GIVEN DATA: Begin

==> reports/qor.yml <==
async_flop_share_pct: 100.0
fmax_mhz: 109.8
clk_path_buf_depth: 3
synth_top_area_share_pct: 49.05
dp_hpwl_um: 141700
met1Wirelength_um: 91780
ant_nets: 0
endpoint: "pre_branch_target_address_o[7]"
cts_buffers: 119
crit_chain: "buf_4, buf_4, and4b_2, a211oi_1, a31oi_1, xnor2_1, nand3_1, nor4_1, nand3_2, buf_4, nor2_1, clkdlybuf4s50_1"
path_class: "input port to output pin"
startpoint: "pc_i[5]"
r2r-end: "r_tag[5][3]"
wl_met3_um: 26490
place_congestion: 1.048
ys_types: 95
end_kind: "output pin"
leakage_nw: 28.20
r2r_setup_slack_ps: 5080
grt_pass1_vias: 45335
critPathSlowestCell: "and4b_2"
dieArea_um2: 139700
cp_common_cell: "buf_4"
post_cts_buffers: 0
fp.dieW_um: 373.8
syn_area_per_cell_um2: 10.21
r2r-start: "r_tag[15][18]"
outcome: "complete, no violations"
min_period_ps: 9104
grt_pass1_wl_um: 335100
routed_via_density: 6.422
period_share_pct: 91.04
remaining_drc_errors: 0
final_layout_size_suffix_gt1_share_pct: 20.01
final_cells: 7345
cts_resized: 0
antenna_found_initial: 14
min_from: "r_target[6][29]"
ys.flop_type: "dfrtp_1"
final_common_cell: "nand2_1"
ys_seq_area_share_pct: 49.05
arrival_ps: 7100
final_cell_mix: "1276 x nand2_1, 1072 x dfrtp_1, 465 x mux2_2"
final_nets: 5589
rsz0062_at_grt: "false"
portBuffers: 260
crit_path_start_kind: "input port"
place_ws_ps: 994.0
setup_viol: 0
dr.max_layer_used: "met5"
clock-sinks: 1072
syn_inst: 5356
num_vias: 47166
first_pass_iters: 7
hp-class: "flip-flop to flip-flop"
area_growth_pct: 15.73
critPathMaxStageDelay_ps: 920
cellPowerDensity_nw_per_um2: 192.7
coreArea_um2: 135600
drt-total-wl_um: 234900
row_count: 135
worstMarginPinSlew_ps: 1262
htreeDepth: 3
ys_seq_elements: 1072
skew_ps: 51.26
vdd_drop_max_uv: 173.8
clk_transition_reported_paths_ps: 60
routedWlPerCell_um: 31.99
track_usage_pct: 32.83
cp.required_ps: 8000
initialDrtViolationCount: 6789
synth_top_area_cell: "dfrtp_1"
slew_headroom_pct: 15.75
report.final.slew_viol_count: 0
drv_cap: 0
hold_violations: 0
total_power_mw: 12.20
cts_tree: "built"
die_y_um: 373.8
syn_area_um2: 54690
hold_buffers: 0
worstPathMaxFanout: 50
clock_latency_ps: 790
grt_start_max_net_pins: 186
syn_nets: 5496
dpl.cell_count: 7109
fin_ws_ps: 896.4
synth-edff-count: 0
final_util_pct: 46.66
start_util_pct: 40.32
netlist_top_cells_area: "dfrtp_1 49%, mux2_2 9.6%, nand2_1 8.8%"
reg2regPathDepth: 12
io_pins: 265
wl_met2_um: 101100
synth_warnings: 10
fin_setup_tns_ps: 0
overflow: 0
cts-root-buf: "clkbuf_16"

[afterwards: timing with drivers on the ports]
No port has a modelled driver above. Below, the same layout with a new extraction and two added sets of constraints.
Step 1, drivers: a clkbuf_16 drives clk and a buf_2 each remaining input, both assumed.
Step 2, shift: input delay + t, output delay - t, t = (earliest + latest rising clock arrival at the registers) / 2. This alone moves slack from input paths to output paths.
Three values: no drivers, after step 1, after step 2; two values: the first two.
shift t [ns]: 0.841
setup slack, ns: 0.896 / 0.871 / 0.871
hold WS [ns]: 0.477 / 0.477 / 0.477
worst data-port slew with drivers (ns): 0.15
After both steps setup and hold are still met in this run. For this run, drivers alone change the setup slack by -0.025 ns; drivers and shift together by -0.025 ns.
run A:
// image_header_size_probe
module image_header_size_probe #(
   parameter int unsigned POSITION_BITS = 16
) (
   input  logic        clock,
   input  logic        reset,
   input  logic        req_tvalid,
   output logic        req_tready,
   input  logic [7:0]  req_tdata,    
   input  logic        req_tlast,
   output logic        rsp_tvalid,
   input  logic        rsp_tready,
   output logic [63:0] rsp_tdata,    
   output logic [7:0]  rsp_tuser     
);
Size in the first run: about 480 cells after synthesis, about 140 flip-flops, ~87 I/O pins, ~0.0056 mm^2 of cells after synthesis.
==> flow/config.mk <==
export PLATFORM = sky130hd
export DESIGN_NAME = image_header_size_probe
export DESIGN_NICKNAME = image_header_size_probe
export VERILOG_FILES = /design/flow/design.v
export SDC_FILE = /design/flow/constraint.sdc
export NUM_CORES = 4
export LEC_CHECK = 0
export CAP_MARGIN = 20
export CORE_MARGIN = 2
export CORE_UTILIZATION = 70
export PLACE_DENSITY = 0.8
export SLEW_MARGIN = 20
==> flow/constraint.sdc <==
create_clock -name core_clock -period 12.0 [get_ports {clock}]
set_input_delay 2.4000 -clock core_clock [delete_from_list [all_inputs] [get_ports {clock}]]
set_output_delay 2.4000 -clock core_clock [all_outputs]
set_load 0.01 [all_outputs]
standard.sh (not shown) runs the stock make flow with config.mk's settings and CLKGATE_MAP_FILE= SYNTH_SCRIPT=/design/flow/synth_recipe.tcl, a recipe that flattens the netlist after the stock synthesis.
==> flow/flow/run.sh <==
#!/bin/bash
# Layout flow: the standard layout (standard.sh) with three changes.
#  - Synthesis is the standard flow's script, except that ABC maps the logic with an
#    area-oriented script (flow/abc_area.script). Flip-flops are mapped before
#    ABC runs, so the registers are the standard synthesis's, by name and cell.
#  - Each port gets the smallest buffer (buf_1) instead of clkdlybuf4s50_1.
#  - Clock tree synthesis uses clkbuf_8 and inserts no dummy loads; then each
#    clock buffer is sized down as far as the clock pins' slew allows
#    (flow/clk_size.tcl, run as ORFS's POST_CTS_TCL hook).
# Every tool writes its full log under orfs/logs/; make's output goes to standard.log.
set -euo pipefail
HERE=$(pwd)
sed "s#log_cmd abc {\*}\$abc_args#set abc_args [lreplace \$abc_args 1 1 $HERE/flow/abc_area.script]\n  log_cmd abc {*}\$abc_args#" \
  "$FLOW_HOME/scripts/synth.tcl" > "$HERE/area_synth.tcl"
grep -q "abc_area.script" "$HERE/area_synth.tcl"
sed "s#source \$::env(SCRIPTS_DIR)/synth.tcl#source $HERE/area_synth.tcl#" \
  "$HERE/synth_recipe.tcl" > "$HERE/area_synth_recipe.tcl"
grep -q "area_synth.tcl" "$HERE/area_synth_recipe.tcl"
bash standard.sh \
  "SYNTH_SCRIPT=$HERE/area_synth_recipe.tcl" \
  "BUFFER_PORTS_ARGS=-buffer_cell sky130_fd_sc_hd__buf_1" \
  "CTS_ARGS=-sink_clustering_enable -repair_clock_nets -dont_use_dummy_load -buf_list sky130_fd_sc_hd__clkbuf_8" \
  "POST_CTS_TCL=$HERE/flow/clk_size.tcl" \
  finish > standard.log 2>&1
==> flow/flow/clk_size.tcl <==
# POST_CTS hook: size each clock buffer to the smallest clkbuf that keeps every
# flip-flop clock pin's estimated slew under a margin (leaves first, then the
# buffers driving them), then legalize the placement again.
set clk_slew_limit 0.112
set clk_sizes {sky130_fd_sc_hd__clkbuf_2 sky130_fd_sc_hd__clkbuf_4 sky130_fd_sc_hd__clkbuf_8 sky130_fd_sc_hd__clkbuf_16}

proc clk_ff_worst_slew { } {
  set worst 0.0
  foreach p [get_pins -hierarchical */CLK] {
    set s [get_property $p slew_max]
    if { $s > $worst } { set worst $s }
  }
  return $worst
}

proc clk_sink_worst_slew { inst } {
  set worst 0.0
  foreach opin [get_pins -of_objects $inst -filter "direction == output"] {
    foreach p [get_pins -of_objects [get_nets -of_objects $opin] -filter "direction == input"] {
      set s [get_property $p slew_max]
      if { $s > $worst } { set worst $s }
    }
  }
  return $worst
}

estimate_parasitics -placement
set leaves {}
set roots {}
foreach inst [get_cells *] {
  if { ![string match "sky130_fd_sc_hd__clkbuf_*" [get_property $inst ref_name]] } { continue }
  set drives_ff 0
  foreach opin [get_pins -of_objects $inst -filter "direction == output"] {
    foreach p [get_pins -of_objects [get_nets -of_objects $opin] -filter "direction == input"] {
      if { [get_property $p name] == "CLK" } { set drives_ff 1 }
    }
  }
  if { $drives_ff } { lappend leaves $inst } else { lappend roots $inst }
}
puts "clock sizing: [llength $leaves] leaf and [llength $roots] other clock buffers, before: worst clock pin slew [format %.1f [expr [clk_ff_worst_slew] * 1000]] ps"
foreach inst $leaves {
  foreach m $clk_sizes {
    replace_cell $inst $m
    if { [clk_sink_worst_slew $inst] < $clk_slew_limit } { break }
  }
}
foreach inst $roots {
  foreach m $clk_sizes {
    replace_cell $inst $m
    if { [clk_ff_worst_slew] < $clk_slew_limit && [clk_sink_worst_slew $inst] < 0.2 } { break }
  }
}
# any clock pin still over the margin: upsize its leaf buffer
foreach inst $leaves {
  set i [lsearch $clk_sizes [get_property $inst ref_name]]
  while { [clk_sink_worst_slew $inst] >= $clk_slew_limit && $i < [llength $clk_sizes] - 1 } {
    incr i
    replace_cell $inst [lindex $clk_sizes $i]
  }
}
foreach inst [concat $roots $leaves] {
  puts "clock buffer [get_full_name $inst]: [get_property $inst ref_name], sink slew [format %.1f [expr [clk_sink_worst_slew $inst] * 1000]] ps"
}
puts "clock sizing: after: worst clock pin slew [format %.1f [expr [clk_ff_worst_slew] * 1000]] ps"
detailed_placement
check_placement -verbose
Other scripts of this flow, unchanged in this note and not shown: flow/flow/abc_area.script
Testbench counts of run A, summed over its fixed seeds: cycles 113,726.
Context: an optimization exercise on an open-source flow, tuned for small area. The choices shown serve that exercise and are no tape-out recipe.
Only simulation tests tie the RTL to the original design; equivalence was not proved.
Power is estimated from default activity; no workload was simulated.

Setup of try-maple:
## int_core
module int_core (
    input  logic                      clk,
    input  logic                      rst,
    input  logic                      inst_valid_i,
    input  logic [32-1:0]   inst_data_i,
    output logic                      wb_valid_o,
    output logic [5-1:0]  wb_addr_o,
    output logic [32-1:0]     wb_data_o,
    output logic                      illegal_o
);
    logic                      legal;
    logic                      special;
    logic                      a_zero;
    logic                      a_shamt;
    logic [32-1:0]     imm;
    logic                      shift;
    logic [3:0]                f;
    logic [5-1:0]  dst;
    logic [5-1:0]  rs;
    logic [5-1:0]  rt;
    logic [32-1:0]     rf_a;
    logic [32-1:0]     rf_b;
    logic                      fwd_a;
    logic                      fwd_b;
    logic                      ex_wb;
    logic                      ex_ill;
    logic                      ex_shift;
    logic [3:0]                ex_f;
    logic [5-1:0]  ex_dst;
  ...
==> flow/config.mk <==
export PLATFORM = sky130hd
export DESIGN_NAME = int_core
export DESIGN_NICKNAME = int_core
export VERILOG_FILES = /design/flow/design.v
export SDC_FILE = /design/flow/constraint.sdc
export NUM_CORES = 4
export LEC_CHECK = 0
export CAP_MARGIN = 20
export CORE_MARGIN = 2
export CORE_UTILIZATION = 45
export SLEW_MARGIN = 20
export SYNTH_HIERARCHICAL = 1
==> flow/constraint.sdc <==
create_clock -name core_clock -period 5.5 [get_ports {clk}]
set_input_delay 1.1000 -clock core_clock [delete_from_list [all_inputs] [get_ports {clk}]]
set_output_delay 1.1000 -clock core_clock [all_outputs]
set_load 0.01 [all_outputs]
standard.sh (not shown) runs the stock make flow with config.mk's settings and CLKGATE_MAP_FILE= SYNTH_SCRIPT=/design/flow/synth_recipe.tcl, a recipe that flattens the netlist after the stock synthesis.
==> flow/flow/run.sh <==
#!/bin/bash
# Own layout flow: the standard flow (standard.sh) with two knobs ORFS
# reads from the environment:
#  - port buffers use the smallest buffer cell instead of the default pick;
#  - clock tree: larger sink clusters and no dummy loads.
# Every input and output port is still buffered, and the clock tree is built
# by TritonCTS as usual. make's full output goes to flow_make.log here; each
# ORFS step also keeps its own log under orfs/logs/.
set -euo pipefail
export BUFFER_PORTS_ARGS="-buffer_cell sky130_fd_sc_hd__buf_1"
export CTS_ARGS="-sink_clustering_enable -repair_clock_nets -sink_clustering_size 24 -sink_clustering_max_diameter 120 -dont_use_dummy_load"
bash standard.sh > flow_make.log 2>&1
try-maple completed every stage of the flow, and the final layout passed the timing, design-rule and antenna checks.
#### Input delta (try-onyx over try-maple)
Settings: SLEW_MARGIN now 5, was 20; CAP_MARGIN now 5, was 20.
[summary]
Hold slack, try-onyx and try-maple: higher on try-onyx
try-onyx can be clocked slower than try-maple.
Higher final period utilization among try-onyx and try-maple: try-onyx
Lower critical-path maximum fanout goes to try-maple over try-onyx.
Final area | try-onyx below try-maple
[flow] try-onyx | stages: complete | final checks: fail | reason: max-capacitance violations, max-slew violations
Compared with try-maple, in try-onyx core utilization of the finished layout fell 0.18 points, via count of the first global-routing pass picked up an extra 358, number of vias in the routed layout lost 196.
Inputs modified between try-onyx and try-sierra:
Settings: swapping 5 for 20 in SLEW_MARGIN; putting PLACE_DENSITY at 0.72 where nothing was set; swapping 5 for 20 in CAP_MARGIN.
Summary of try-sierra and try-onyx: one run falls short of a clean finish, namely try-onyx.
try-onyx -> stages 100% | layout checks FAIL | max-capacitance violations, max-slew violations
Looking at clock skew, try-sierra sits above try-onyx.
Sort try-sierra and try-onyx by global-route usage over all layers desc -> top: try-onyx
Multi-input gate share of total cell area across try-sierra and try-onyx: no real change.
The run with more routed wire is try-onyx, not try-sierra.
In the metrics for try-sierra and try-onyx, the one carrying the higher final layout net count is try-onyx.
When try-sierra is set beside try-onyx, its cell area after placement turns out to be 160 µm² smaller.
Comparing try-sierra and try-onyx, the higher worst stage delay on the critical path is on try-onyx.
try-onyx vs try-sierra, last element of the critical path: ex_a[26] vs ex_b[11]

GIVEN DATA: End

▶ **TASK DIRECTIONS**:
If a line in the entries holds the string "sizing", copy it.

▶ **TASK ANSWER**:
puts "clock sizing: [llength $leaves] leaf and [llength $roots] other clock buffers, before: worst clock pin slew [format %.1f [expr [clk_ff_worst_slew] * 1000]] ps"
puts "clock sizing: after: worst clock pin slew [format %.1f [expr [clk_ff_worst_slew] * 1000]] ps"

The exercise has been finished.